Information given -
- - - -

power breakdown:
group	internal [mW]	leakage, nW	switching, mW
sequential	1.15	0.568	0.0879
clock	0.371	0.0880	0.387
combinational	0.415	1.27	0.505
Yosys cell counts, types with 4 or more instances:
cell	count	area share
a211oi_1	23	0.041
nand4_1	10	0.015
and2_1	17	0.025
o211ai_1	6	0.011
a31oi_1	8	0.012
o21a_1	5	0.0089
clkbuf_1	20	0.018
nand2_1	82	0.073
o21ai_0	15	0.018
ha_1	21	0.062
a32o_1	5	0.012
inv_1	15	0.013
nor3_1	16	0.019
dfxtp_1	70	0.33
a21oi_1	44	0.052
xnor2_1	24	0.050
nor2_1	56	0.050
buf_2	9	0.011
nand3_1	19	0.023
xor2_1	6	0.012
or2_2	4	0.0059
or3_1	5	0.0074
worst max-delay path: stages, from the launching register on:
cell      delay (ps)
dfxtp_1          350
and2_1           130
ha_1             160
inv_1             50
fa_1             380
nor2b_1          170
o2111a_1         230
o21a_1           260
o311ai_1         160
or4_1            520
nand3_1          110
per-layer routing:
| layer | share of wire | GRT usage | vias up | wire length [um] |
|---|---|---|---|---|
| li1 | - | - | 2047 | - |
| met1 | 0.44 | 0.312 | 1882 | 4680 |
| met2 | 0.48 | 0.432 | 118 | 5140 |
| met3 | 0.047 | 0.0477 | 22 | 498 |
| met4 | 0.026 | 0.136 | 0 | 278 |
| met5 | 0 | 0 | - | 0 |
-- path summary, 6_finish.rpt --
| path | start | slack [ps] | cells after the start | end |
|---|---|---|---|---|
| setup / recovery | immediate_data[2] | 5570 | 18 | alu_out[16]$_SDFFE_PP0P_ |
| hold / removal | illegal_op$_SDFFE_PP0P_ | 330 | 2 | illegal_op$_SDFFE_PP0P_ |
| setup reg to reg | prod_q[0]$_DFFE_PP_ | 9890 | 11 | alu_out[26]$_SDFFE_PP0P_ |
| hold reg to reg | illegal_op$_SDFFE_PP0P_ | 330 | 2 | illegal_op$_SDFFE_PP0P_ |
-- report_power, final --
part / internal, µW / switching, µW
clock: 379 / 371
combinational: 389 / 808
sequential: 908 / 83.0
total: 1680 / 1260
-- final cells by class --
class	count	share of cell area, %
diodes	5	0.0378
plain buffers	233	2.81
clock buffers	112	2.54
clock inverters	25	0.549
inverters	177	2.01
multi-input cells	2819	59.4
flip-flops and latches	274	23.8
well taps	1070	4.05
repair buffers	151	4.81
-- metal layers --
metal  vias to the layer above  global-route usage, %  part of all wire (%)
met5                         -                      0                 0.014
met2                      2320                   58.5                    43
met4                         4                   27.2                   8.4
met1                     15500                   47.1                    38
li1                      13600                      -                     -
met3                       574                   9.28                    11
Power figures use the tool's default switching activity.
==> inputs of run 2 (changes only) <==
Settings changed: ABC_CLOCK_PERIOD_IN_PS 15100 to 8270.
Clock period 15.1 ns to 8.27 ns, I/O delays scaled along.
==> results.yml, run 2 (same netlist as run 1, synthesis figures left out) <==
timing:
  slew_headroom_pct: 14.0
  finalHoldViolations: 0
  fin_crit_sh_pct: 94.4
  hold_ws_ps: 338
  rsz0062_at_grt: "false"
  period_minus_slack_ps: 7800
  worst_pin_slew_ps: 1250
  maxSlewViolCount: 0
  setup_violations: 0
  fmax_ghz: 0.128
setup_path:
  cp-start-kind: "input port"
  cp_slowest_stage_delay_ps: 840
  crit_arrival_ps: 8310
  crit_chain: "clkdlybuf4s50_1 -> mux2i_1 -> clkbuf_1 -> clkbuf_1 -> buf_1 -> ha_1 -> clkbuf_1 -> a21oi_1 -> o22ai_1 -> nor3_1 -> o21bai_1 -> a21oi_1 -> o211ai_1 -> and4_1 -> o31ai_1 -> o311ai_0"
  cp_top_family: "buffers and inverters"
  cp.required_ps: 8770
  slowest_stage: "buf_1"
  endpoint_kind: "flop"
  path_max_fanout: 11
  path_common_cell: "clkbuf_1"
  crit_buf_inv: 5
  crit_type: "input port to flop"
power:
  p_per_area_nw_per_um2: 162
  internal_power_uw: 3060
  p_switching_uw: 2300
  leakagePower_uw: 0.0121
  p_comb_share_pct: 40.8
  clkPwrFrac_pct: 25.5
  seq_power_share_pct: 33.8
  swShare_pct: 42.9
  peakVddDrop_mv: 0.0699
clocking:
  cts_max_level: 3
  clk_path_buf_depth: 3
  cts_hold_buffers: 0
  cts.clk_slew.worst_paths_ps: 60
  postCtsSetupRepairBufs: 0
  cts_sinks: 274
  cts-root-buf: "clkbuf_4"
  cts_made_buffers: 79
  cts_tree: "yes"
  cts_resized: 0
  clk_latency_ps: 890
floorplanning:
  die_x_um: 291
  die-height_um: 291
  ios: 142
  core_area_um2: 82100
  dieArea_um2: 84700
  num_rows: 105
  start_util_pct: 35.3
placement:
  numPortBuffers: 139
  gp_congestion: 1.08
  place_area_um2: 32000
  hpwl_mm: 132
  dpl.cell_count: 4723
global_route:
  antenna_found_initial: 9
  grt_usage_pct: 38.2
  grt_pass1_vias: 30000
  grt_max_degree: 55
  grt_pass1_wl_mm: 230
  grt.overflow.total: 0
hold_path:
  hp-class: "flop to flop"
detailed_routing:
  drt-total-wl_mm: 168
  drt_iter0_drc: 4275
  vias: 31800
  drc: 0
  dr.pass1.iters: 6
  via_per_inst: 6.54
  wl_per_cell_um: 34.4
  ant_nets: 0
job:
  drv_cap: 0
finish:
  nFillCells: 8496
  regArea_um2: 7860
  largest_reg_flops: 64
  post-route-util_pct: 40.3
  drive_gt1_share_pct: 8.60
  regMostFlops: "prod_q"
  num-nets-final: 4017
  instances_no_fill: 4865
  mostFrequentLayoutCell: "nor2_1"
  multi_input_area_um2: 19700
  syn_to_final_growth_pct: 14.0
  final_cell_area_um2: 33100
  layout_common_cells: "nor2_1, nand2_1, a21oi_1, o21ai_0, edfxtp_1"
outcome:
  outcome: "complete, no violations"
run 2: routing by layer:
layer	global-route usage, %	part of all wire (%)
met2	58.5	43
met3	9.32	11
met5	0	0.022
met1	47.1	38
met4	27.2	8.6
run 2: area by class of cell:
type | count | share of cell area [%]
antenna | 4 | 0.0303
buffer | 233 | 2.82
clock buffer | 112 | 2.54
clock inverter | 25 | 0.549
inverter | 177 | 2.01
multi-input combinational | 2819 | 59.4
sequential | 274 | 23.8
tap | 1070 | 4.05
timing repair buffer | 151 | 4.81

- - - -

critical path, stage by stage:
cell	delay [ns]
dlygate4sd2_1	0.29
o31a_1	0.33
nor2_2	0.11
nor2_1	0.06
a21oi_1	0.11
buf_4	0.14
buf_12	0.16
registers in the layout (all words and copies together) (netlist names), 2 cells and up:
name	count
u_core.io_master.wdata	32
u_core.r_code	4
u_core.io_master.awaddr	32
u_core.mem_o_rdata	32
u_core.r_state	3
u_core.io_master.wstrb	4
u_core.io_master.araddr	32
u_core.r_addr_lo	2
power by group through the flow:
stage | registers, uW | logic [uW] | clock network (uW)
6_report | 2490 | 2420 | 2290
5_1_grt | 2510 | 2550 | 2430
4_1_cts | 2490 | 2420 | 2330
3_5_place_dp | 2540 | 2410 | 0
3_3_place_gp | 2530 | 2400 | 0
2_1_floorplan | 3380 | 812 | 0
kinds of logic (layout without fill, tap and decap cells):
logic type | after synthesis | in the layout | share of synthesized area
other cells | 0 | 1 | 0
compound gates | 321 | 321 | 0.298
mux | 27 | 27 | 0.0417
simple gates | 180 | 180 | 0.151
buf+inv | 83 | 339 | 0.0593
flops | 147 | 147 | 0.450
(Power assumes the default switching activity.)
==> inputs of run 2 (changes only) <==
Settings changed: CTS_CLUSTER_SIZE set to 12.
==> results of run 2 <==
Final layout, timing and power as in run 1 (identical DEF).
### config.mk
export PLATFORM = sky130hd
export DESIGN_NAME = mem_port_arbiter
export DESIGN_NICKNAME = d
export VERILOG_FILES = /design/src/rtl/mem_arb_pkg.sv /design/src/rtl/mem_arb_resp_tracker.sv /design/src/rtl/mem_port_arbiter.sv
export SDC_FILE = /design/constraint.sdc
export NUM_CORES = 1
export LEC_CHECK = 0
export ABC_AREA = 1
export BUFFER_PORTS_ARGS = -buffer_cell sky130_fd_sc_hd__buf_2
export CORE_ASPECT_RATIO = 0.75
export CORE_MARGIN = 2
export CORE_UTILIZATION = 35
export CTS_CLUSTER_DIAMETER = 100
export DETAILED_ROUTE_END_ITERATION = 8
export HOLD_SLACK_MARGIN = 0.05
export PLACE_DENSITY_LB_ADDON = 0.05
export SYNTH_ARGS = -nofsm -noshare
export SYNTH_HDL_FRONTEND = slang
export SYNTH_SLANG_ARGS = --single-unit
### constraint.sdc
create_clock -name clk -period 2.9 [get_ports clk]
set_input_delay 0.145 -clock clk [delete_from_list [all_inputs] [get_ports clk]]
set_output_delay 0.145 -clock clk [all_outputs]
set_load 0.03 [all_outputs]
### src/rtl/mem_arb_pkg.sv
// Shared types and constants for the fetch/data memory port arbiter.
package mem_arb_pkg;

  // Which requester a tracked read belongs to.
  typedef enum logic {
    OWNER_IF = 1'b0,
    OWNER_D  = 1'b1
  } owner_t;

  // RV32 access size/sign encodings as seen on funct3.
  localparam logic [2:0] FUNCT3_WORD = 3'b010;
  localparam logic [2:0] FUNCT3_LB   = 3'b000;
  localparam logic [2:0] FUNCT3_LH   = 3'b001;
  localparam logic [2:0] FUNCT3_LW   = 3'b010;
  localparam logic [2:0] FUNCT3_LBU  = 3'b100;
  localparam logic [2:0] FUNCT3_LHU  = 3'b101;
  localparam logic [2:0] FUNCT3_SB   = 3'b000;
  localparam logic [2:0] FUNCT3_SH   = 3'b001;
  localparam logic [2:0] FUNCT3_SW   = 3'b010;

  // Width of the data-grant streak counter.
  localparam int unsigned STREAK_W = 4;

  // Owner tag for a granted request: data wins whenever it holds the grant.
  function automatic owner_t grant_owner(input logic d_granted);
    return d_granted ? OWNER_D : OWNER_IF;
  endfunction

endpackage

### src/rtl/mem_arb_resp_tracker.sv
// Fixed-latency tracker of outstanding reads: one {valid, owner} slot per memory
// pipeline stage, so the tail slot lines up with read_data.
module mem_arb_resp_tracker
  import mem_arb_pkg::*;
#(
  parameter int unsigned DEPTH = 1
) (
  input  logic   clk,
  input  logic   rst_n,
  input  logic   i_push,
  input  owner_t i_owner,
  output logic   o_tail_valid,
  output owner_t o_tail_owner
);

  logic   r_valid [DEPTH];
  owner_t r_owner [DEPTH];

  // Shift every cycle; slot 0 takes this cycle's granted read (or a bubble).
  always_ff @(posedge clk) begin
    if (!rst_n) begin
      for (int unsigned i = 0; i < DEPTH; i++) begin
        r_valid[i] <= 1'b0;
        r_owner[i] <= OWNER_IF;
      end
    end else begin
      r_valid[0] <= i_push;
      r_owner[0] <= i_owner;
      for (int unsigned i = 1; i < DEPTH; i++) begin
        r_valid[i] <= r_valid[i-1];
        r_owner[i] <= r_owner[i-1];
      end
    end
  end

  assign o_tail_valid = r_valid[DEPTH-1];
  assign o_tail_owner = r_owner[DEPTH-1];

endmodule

- - - -

What the task requires - Please count up the lines above that include the string "sequential" and respond with the total alone.

Answer box - 3